Avant toute chose, je tiens à remercier solennellement ma dentiste, pour sa participation active, qui m'aura permis de lire ce (court, certes) roman jeunesse en entier, de la première à la dernière ligne, dans sa salle d'attente. Le revers de la médaille, c'est que les conditions n'étaient quand même pas idéales pour profiter vraiment de ma lecture.

Tout est dit, ou presque, dans le résumé. Sauf la plume, le style et le talent. J'ai eu un peu de mal à entrer dans ce roman. La faute peut-être aux bipbip à répétition du smartphone de mon voisin de banquette... La "faute" aussi à l'aspect un peu décousu des premières pages. L'auteur alterne en effet époques et narrations : présent raconté à la troisième personne, passé raconté par Lola. Une fois les premiers chapitres passés, les choses sont beaucoup plus claires. Au moment où nous rencontrons Lola, elle s'est réfugiée dans un hall d'immeuble, pour se cacher, pour ne pas être retrouvée. Quelques étages plus haut, une voix l'interpelle, la priant de monter, la confondant avec une certaine Anna. Lola décide d'obtempérer, pensant détromper la vieille dame et utiliser son téléphone. Mais Simone s'entête, insiste, tombe, s'endort. Lola reste pour la veiller. Dans cet immeuble insalubre, abandonné par tous sauf par Simone, elle va s'attacher à la vieille dame qui perd la tête, la nourrir, lui raconter les histoires qu'elle veut entendre. Pour ne pas l'énerver. Pour la ménager. Pour lui offrir quelques heures de joie, au souvenir d'événements qui n'ont jamais existé. 

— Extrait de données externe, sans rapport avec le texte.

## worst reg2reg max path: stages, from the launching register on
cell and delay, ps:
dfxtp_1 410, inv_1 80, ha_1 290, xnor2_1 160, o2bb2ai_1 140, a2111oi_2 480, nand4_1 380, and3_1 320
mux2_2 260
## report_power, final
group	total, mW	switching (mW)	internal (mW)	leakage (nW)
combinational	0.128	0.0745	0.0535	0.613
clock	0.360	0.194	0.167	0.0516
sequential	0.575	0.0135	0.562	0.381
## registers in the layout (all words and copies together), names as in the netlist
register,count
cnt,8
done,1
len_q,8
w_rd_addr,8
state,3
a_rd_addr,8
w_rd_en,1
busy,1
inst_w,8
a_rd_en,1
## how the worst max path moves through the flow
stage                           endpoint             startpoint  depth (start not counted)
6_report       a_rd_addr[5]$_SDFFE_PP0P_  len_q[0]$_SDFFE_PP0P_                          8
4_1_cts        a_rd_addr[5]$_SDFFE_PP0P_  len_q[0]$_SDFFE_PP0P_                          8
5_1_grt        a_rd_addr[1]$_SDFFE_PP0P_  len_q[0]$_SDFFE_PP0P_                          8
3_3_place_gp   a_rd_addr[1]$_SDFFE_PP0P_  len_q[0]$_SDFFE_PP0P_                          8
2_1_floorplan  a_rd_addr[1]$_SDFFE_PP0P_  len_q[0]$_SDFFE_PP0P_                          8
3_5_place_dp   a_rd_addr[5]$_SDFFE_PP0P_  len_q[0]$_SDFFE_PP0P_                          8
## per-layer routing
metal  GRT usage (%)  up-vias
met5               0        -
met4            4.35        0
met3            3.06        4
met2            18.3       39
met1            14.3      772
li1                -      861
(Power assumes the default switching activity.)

Parallèlement, par une succession de flash-back, Antoine Dole nous emmène, quelques semaines en arrière, dans la tête de Lola. Lola qui voit ses parents se déchirer, sa mère pleurer, son père partir. Lola qui cesse de travailler, sèche les cours, se croise les bras. Lola qui se replie, repousse même son meilleur ami. Jusqu'à la violence. Jusqu'au point de non-retour, qui confronte enfin ses parents à son mal-être, mais qui ne leur permet pas de renouer, ni entre eux ni avec elle. Alors elle part. Parce qu'elle ne veut plus de cette vie. Parce qu'elle pense ne plus y avoir de place. Parce qu'elle ne veut plus voir ni entendre. Parce que tout vaut peut-être mieux que ce rien dans lequel elle s'enlise. Et ce tout, ce sera Simone; Simone qui n'a plus rien.

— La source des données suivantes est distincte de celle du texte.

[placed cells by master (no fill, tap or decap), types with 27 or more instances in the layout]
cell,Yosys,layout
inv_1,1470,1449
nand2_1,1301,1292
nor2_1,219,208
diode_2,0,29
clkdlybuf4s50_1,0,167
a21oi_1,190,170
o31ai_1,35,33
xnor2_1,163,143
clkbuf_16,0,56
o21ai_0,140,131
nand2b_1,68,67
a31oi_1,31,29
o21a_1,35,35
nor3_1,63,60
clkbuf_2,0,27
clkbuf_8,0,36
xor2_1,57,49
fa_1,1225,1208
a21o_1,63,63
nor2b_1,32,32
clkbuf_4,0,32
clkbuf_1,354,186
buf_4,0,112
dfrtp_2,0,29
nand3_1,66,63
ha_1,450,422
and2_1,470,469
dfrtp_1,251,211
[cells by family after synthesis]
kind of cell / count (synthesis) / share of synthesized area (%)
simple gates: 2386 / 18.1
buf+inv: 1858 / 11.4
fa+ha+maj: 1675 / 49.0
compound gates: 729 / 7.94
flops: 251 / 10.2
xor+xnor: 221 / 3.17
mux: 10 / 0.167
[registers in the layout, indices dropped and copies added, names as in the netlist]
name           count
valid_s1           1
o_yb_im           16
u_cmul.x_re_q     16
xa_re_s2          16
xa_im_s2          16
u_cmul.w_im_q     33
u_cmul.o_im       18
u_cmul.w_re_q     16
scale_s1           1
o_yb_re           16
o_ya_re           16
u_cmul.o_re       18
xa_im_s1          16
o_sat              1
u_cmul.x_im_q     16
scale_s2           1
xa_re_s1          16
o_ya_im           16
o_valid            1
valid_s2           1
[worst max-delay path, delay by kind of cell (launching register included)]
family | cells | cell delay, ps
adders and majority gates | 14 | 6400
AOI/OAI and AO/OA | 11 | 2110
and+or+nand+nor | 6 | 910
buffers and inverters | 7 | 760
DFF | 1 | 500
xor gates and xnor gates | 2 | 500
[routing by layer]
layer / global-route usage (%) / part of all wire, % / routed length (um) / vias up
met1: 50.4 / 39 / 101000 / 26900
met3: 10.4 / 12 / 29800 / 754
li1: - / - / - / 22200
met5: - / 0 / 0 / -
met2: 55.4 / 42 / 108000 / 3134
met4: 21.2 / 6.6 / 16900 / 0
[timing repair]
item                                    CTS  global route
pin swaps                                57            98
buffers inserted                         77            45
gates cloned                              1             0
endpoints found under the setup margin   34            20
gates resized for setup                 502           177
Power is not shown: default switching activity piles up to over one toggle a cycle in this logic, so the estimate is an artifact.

Même si elle m'a, je l'ai dit, un peu déroutée dans un premier temps, j'ai trouvé intéressante cette alternance des deux voix, car les chapitres en "je" nous plongent dans les pensées de Lola et nous font chuter avec elle. L'effet n'aurait certainement pas été le même avec une narration plus classique.

Antoine Dole trouve des mots justes pour faire de Lola une jeune fille perdue, qui tente de rester debout alors que son monde s'écroule. Il en fait un personnage complet, entre colère et tristesse, entre solitude, repli et recherche d'affection, entre entraide et un certain égoïsme adolescent.

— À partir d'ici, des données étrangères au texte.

`config.mk`:
```
export PLATFORM = sky130hd
export DESIGN_NAME = tick_timer
export DESIGN_NICKNAME = d
export VERILOG_FILES = /design/src/rtl/tick_timer.sv
export SDC_FILE = /design/constraint.sdc
export NUM_CORES = 1
export LEC_CHECK = 0
export CAP_MARGIN = 20
export CORE_ASPECT_RATIO = 1.2
export CORE_MARGIN = 2
export CORE_UTILIZATION = 48
export CTS_BUF_LIST = sky130_fd_sc_hd__clkbuf_8
export CTS_CLUSTER_DIAMETER = 100
export DETAILED_ROUTE_END_ITERATION = 10
export PLACE_DENSITY = 0.8
export SETUP_SLACK_MARGIN = 0.3
export SYNTH_ARGS = -nofsm -noshare
export SYNTH_HDL_FRONTEND = slang
export SYNTH_SLANG_ARGS = --single-unit
```
`constraint.sdc`:
```
create_clock -name clk_i -period 1.9 [get_ports clk_i]
set_input_delay 0.19 -clock clk_i [delete_from_list [all_inputs] [get_ports clk_i]]
set_output_delay 0.19 -clock clk_i [all_outputs]
set_load 0.02 [all_outputs]
```
`src/rtl/tick_timer.sv`:
```
// tick_timer: tick-driven countdown timer with a valid/ready load, one-shot or
// periodic reload, and sticky expired/overrun flags.
`default_nettype none

module tick_timer #(
  parameter int WIDTH = 16
) (
  input  logic             clk_i,
  input  logic             rst_ni,
  input  logic             tick_i,
  input  logic             load_valid_i,
  output logic             load_ready_o,
  input  logic [WIDTH-1:0] load_period_i,
  input  logic             load_periodic_i,
  input  logic             stop_i,
  input  logic             ack_i,
  output logic             busy_o,
  output logic [WIDTH-1:0] remaining_o,
  output logic             expired_o,
  output logic             overrun_o
);

  localparam logic [0:0] S_IDLE = 1'b0;
  localparam logic [0:0] S_RUN  = 1'b1;

  localparam logic [WIDTH-1:0] C_ZERO = '0;
  localparam logic [WIDTH-1:0] C_ONE  = {{(WIDTH-1){1'b0}}, 1'b1};

  logic [0:0]       state_q, state_d;
  logic [WIDTH-1:0] period_q, period_d;
  logic [WIDTH-1:0] remaining_q, remaining_d;
  logic             periodic_q, periodic_d;
  logic             expired_q, expired_d;
  logic             overrun_q, overrun_d;
  logic             w_accept;
  logic             w_expire;

  always_ff @(posedge clk_i or negedge rst_ni) begin
    if (!rst_ni) begin
      state_q     <= S_IDLE;
      period_q    <= '0;
      remaining_q <= '0;
      periodic_q  <= 1'b0;
      expired_q   <= 1'b0;
      overrun_q   <= 1'b0;
    end else begin
      state_q     <= state_d;
      period_q    <= period_d;
      remaining_q <= remaining_d;
      periodic_q  <= periodic_d;
      expired_q   <= expired_d;
      overrun_q   <= overrun_d;
    end
  end

  always_comb begin
    state_d     = state_q;
    period_d    = period_q;
    remaining_d = remaining_q;
    periodic_d  = periodic_q;
    w_accept    = 1'b0;
    w_expire    = 1'b0;

    case (state_q)
      S_IDLE: begin
        if (load_valid_i) begin
          w_accept   = 1'b1;
          period_d   = load_period_i;
          periodic_d = load_periodic_i;
          // A zero period expires immediately without ever entering RUN.
          if (load_period_i == C_ZERO) begin
            w_expire = 1'b1;
          end else begin
            remaining_d = load_period_i;
            state_d     = S_RUN;
          end
        end
      end
      S_RUN: begin
        if (stop_i) begin
          remaining_d = '0;
          state_d     = S_IDLE;
        end else if (tick_i) begin
          if (remaining_q == C_ONE) begin
            w_expire = 1'b1;
            if (periodic_q) begin
              remaining_d = period_q;
            end else begin
              remaining_d = '0;
              state_d     = S_IDLE;
            end
          end else begin
            remaining_d = remaining_q - C_ONE;
          end
        end
      end
      default: begin
        state_d     = S_IDLE;
        remaining_d = '0;
      end
    endcase
  end

  // Expiry beats ack for the expired flag; ack always clears overrun.
  always_comb begin
    expired_d = expired_q;
    overrun_d = overrun_q;
    if (w_expire) begin
      expired_d = 1'b1;
      if (ack_i) begin
        overrun_d = 1'b0;
      end else if (expired_q) begin
        overrun_d = 1'b1;
      end
    end else if (ack_i) begin
      expired_d = 1'b0;
      overrun_d = 1'b0;
    end
  end

  always_comb begin
    busy_o       = (state_q == S_RUN);
    load_ready_o = (state_q == S_IDLE);
    remaining_o  = remaining_q;
    expired_o    = expired_q;
    overrun_o    = overrun_q;
  end

endmodule

`default_nettype wire

```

C'est un très beau roman jeunesse, émouvant et plein de tendresse mais aussi de colère et de douleur -celle de Lola, celle de Simone, mais aussi, en filigrane, celle des parents. Mais c'est un roman qui, pour moi, souffre de son format jeunesse : il est très court -et c'est tant mieux pour les jeunes lecteurs qui pourront le découvrir- et en réalité trop court à mon goût. En résulte un léger sentiment de survol, de manque de crédibilité, parce qu'entre Lola et Simone, tout est trop rapide. Les thèmes sont nombreux et intéressants (amitié, divorce, mal-être, vieillesse, difficulté d'aller vers les autres et d'accepter leur aide,...), et ils auraient mérité d'être davantage approfondis, en se centrant peut-être moins sur la seule colère de Lola. Mais encore une fois, il s'agit là de mon point de vue et de mes attentes de lectrice adulte, et je ne doute pas que ce roman soit ainsi plus accessible aux ados. Ce qui est bien l'essentiel, finalement.

Et puis, même si c'est un roman jeunesse, c'est aussi un livre pour les parents. Parce qu'ils ont rarement l'occasion de plonger ainsi dans le ressenti de leurs enfants. Parce qu'ils oublient parfois que ceux-ci voient, entendent, interprètent et se (dé)construisent sur tout ça. Parce qu'Antoine Dole a eu le grand talent de mettre ces difficultés en lumière et en mots, dans un très bon récit accessible à tous.

 

Challenge Lecture 2015 - Catégorie "Livre lu en une journée" (grâce à ma dentiste!)